Early childhood development
Growing steady and strong for a better future
Challenge
The early years of life, including the first 1,000 days, constitute a unique period of opportunity with profound impact on children – on their brain and physical development, mental health and emotional state, the readiness to learn in school and the social ability to interact with others. Children depend on adults for good health, adequate nutrition, responsive caregiving, early learning and stimulation, security and safety. In other words, young children need nurturing care.
A child's first 1,000 days of life strongly shapes their physical and brain development, mental health, readiness to learn, and social abilities.

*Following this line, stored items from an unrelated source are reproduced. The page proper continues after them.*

What follows belongs to an exercise in optimizing a design on an open flow for small area, a short achievable clock period and few clock cycles per item; a production flow would make more cautious choices.
In this exercise RTL edits were held to simulation tests only and were not proved equivalent to the original.
Power and IR drop assume default switching activity.

== JK ==
==> flow/design.v <==
package otq_pkg;
    localparam int NUM_TIMERS = 16;
    localparam int ID_WIDTH   = 16;
    localparam int DLY_WIDTH  = 16;
    localparam logic [1:0] ACT_ADD    = 2'd0;
    localparam logic [1:0] ACT_CANCEL = 2'd1;
    localparam logic [1:0] ACT_TICK   = 2'd2;
    localparam logic [2:0] KIND_ADDED     = 3'd0;
    localparam logic [2:0] KIND_FULL      = 3'd1;
    localparam logic [2:0] KIND_CANCELLED = 3'd2;
    localparam logic [2:0] KIND_NOTFOUND  = 3'd3;
    localparam logic [2:0] KIND_EXPIRED   = 3'd4;
endpackage
module one_shot_timer_queue_top (
    input  logic          clk,
    input  logic          rst_n,
    input  logic          start,
    output logic          busy,
    input  logic [33:0]   req,
    output logic          result_valid,
    output logic [19:0]   rsp
);
    localparam int N = otq_pkg::NUM_TIMERS;
    logic        add_reg, cancel_reg, tick_reg;
    logic [15:0] rdm2_reg;          
    logic        rz_reg;            
    logic        rdn_reg;           
    logic [15:0] key_reg;
    logic        busy_reg;
    logic        drn_reg;           
    logic [15:0] now_reg;           
    logic [15:0] nid_reg;           
    logic        res_reg;
    logic [19:0] rsp_reg;
    logic [N-1:0] valid_reg;
    logic [N-1:0] dn_reg;           
    logic [N-1:0] r_reg;            
    logic [15:0]  ex2_reg [N];      
    logic [15:0]  id_reg  [N];
    logic [N-1:0] q_reg   [N];      
    assign busy         = busy_reg;
    assign result_valid = res_reg;
    assign rsp          = rsp_reg;
    logic hold, do_add, do_cancel, do_tick, do_exp;
    assign hold      = drn_reg & (add_reg | cancel_reg | tick_reg);
    assign do_add    = add_reg & ~drn_reg;
    assign do_cancel = cancel_reg & ~drn_reg;
    assign do_tick   = tick_reg & ~drn_reg;
    assign do_exp    = do_tick | drn_reg;
    logic [N-1:0] id_eq, id_lt;
    logic [N-1:0] free, fs;
    logic         full;
    assign free = ~valid_reg;
    assign full = ~|free;
    logic [N-1:0] cm, cs;
    logic         found;
    assign cm    = valid_reg & id_eq;
    assign found = |cm;
    always_comb
    begin
        for (int i = 0; i < N; i++)
        begin
            fs[i] = free[i];
            cs[i] = cm[i];
            for (int k = 0; k < i; k++)
            begin
                if (free[k]) fs[i] = 1'b0;
                if (cm[k])   cs[i] = 1'b0;
            end
        end
    end
    logic [N-1:0] due, win;
    logic         any_due, more;
    logic [15:0]  win_id;
    assign due     = dn_reg;
    assign any_due = |due;
    always_comb
    begin
        for (int i = 0; i < N; i++)
        begin
            win[i] = due[i];
            for (int j = 0; j < N; j++)
            begin
                if (j < i && due[j] && q_reg[j][i])  win[i] = 1'b0;
                if (j > i && due[j] && !q_reg[i][j]) win[i] = 1'b0;
            end
        end
    end
    always_comb
    begin
        logic seen;
        seen = 1'b0;
        more = 1'b0;
        for (int i = 0; i < N; i++)
        begin
            if (due[i] && seen) more = 1'b1;
            if (due[i])         seen = 1'b1;
        end
    end
    always_comb
    begin
        win_id = '0;
        for (int i = 0; i < N; i++)
            win_id = win_id | ({16{win[i]}} & id_reg[i]);
    end
    logic [15:0] new_exp;
    logic        new_z, new_dn;
    assign new_exp = now_reg + rdm2_reg;
    assign new_z   = rz_reg;
    assign new_dn  = rdn_reg;
    logic [N-1:0] z;               
    always_comb
        for (int k = 0; k < N; k++)
            z[k] = dn_reg[k] & (ex2_reg[k][0] == now_reg[0]);
    logic [N-1:0] wr;              
    logic [N-1:0] clr;             
    assign wr  = do_add ? fs : '0;
    assign clr = (do_cancel ? cs : '0) | (do_exp ? win : '0);
    logic        nid_inc, nid_max;
    logic [15:0] nid_next;
    assign nid_inc  = do_add & ~full;
    assign nid_max  = (nid_reg == 16'hFFFF);
    assign nid_next = nid_inc ? nid_reg + 16'd1 : nid_reg;
    logic        dn_upd;
    assign dn_upd  = do_exp & ~more;
    logic [N-1:0] nb_hi, nb_lo, above, qa;
    always_comb
    begin
        for (int k = 0; k < N; k++)
        begin
            nb_hi[k] = (new_z & ~z[k]) | ((new_z == z[k]) & (id_lt[k] | id_eq[k]));
            nb_lo[k] = (new_z & ~z[k]) | ((new_z == z[k]) & id_lt[k]);
            above[k] = 1'b0;
            for (int m = 0; m < k; m++)
                if (fs[m]) above[k] = 1'b1;
            qa[k] = fs[k] ? 1'b0 : (above[k] ? ~nb_hi[k] : nb_lo[k]);
        end
    end
    for (genvar i = 0; i < N; i++)
    begin : g_slot
        assign id_eq[i] = (key_reg == id_reg[i]);
        assign id_lt[i] = r_reg[i] & ~id_eq[i];
        always_ff @(posedge clk or negedge rst_n)
        begin
            if (!rst_n)
                dn_reg[i] <= 1'b0;
            else if (wr[i])
                dn_reg[i] <= new_dn;
            else if (clr[i])
                dn_reg[i] <= 1'b0;
            else if (dn_upd)
                dn_reg[i] <= valid_reg[i] & (ex2_reg[i] == now_reg);
        end
        always_ff @(posedge clk or negedge rst_n)
        begin
            if (!rst_n)
                valid_reg[i] <= 1'b0;
            else if (wr[i])
                valid_reg[i] <= 1'b1;
            else if (clr[i])
                valid_reg[i] <= 1'b0;
        end
        always_ff @(posedge clk)
        begin
            if (wr[i])
            begin
                ex2_reg[i] <= new_exp;
                id_reg[i]  <= nid_reg;
            end
            if (wr[i])
                r_reg[i] <= nid_max;
            else if (nid_inc)
                r_reg[i] <= nid_max | id_lt[i];
        end
        for (genvar j = i + 1; j < N; j++)
        begin : g_pair
            always_ff @(posedge clk)
            begin
                if (wr[i] || wr[j])
                    q_reg[i][j] <= ~(qa[i] | qa[j]);
            end
        end
    end
    logic drn_next;
    assign drn_next = do_exp & more;
    always_ff @(posedge clk or negedge rst_n)
    begin
        if (!rst_n)
        begin
            add_reg    <= 1'b0;
            cancel_reg <= 1'b0;
            tick_reg   <= 1'b0;
            busy_reg   <= 1'b0;
            drn_reg    <= 1'b0;
            now_reg    <= 16'd0;
            nid_reg    <= 16'd0;
            res_reg    <= 1'b0;
        end
        else
        begin
            if (!hold)
            begin
                add_reg    <= start & (req[33:32] == otq_pkg::ACT_ADD);
                cancel_reg <= start & (req[33:32] == otq_pkg::ACT_CANCEL);
                tick_reg   <= start & (req[33:32] == otq_pkg::ACT_TICK);
            end
            busy_reg <= drn_next & (hold | (start & (req[33:32] != 2'd3)));
            drn_reg  <= drn_next;
            if (dn_upd)
                now_reg <= now_reg + 16'd1;
            nid_reg  <= nid_next;
            res_reg  <= do_add | do_cancel | (do_exp & any_due);
        end
    end
    always_ff @(posedge clk)
    begin
        if (!hold)
        begin
            rdm2_reg <= req[31:16] - 16'd2;
            rz_reg   <= (req[31:16] == 16'd0);
            rdn_reg  <= (req[31:17] == 15'd0);
            key_reg  <= (req[33:32] == otq_pkg::ACT_ADD) ? nid_next : req[15:0];
        end
    end
    always_ff @(posedge clk)
    begin
        if (do_exp)
            rsp_reg <= {otq_pkg::KIND_EXPIRED, win_id, ~more};
        else if (add_reg)
            rsp_reg <= full ? {otq_pkg::KIND_FULL, 16'd0, 1'b1}
                            : {otq_pkg::KIND_ADDED, key_reg, 1'b1};
        else
            rsp_reg <= {found ? otq_pkg::KIND_CANCELLED : otq_pkg::KIND_NOTFOUND,
                        key_reg, 1'b1};
    end
endmodule
==> flow/config.mk <==
export PLATFORM = sky130hd
export DESIGN_NAME = one_shot_timer_queue_top
export DESIGN_NICKNAME = one_shot_timer_queue_top
export VERILOG_FILES = /design/flow/design.v
export SDC_FILE = /design/flow/constraint.sdc
export NUM_CORES = 4
export LEC_CHECK = 0
export CAP_MARGIN = 30
export CORE_MARGIN = 2
export CORE_UTILIZATION = 60
export CTS_CLUSTER_DIAMETER = 80
export CTS_CLUSTER_SIZE = 25
export SLEW_MARGIN = 20
==> flow/constraint.sdc <==
create_clock -name core_clock -period 10.0 [get_ports {clk}]
set_input_delay 2.0000 -clock core_clock [delete_from_list [all_inputs] [get_ports {clk}]]
set_output_delay 2.0000 -clock core_clock [all_outputs]
set_load 0.01 [all_outputs]
standard.sh (not shown) runs the stock make flow with config.mk's settings and CLKGATE_MAP_FILE= SYNTH_SCRIPT=/design/flow/synth_recipe.tcl, a recipe that flattens the netlist after the stock synthesis.
==> flow/flow/run.sh <==
#!/bin/bash
# The standard layout, with timing repair aimed 6.8 ns below the clock period.
set -euo pipefail
bash standard.sh SETUP_SLACK_MARGIN=6.8 finish > make.log 2>&1
Testbench counts of JK, summed over its fixed seeds: cycles 8,095, requests 8,008.
Inputs modified between JK and MS:
- CAP_MARGIN: 30 -> 25
==> flow/flow/run.sh <==
#!/bin/bash
# The standard layout, with timing repair aimed 7 ns below the clock period.
set -euo pipefail
bash standard.sh SETUP_SLACK_MARGIN=7 finish > make.log 2>&1
[summary]
Vias: MS below JK. Taking JK as the reference, in MS proportion of cell area spent on the clock network lower; post-layout total power higher; setup slack higher; proportion of power drawn by the clock network lower. The global-route wire length before repair of MS was superior to that of JK. Final core utilization was higher in MS than in JK. Global-route usage delta for MS relative to JK: 0.90 points lower. Sort JK and MS by non-clock buffer count asc -> top: JK. The x dimension of the die on MS is in line with that on JK. MS ends up with a overall routed net length that is 1600 um lower than in JK.
Background: an optimization exercise with open tools, aiming at small area and a short achievable clock period. Do not read the settings as production practice. In this exercise RTL edits were held to simulation tests only and were not proved equivalent to the original. Power figures rest on the tool's default switching activity, not on a simulated workload.

==> flow/design.v <==
package pmu_pkg;
    typedef enum logic [1:0] {
        HTRANS_IDLE   = 2'b00,
        HTRANS_BUSY   = 2'b01,
        HTRANS_NONSEQ = 2'b10,
        HTRANS_SEQ    = 2'b11
    } htrans_t;
    typedef enum logic {
        HRESP_OKAY  = 1'b0,
        HRESP_ERROR = 1'b1
    } hresp_t;
    typedef logic [32-1:0] reg_word_t;
    typedef logic [$clog2(12)-1:0] reg_idx_t;
    typedef logic [9-1:0] event_vec_t;
    typedef reg_word_t [12-1:0] reg_bank_t;
endpackage
module pmu_cnt_slice4 (
    input  logic       T,
    input  logic       h,
    input  logic       we,
    input  logic [3:0] q,
    input  logic [3:0] w,
    output logic [3:0] d,
    output logic       gn
);
    logic [3:0] tn;
    assign tn[0] = ~T;
    pmu_nand2 u_n1 (.a(T), .b(q[0]), .y(tn[1]));
    pmu_nand3 u_n2 (.a(T), .b(q[0]), .c(q[1]), .y(tn[2]));
    pmu_nand4 u_n3 (.a(T), .b(q[0]), .c(q[1]), .d(q[2]), .y(tn[3]));
    for (genvar i = 0; i < 4; i++) begin : g_b
        pmu_cnt_bit u_b (.tn(tn[i]), .h(h), .we(we), .q(q[i]), .w(w[i]), .d(d[i]));
    end
    pmu_nand4 u_g (.a(q[0]), .b(q[1]), .c(q[2]), .d(q[3]), .y(gn));
endmodule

In East Asia and the Pacific, the COVID-19 pandemic has threatened to reverse gains and strain existing challenges. Before the COVID-19 pandemic, nearly 28 million children were stunted and close to 8 million children suffered from wasting, which shows that children were not receiving the nutrition they need to develop to their full potential. Across the region, 24 per cent of children did not attend preschool, limiting their capacity to learn and progress in primary and secondary school. At the same time, violent discipline remains widespread, with an estimated 71 per cent of children aged 1–14 years experiencing some form of it.
The pandemic has disrupted service provision across sectors for young children, further exposing weaknesses in systems to support integrated Early Childhood Development (ECD) with reduced budget allocations amidst financial constraints. This crisis may affect the development and well-being of over 150 million children under the age of 5, preventing them from reaching their full developmental potential.
Solution: Building back better for Early Childhood Development
UNICEF in East Asia and the Pacific is committed to promoting high-quality, innovative, and inclusive ECD interventions that respond flexibly to children and their family’s needs in a timely, cost-effective and scalable way. We work in partnership with stakeholders globally and regionally, including the Asia Pacific Regional Network for Early Childhood (ARNEC), to advance the ECD agenda through the following response pillars:
- Systems strengthening via an integrated approach on governance structures in countries while also protecting and promoting financing for ECD.
- Family and child-friendly policies to ensure that programmes and services for children and their caregivers are of good quality, holistic, timely, and continuous while catering to urgent and long-term contextual needs.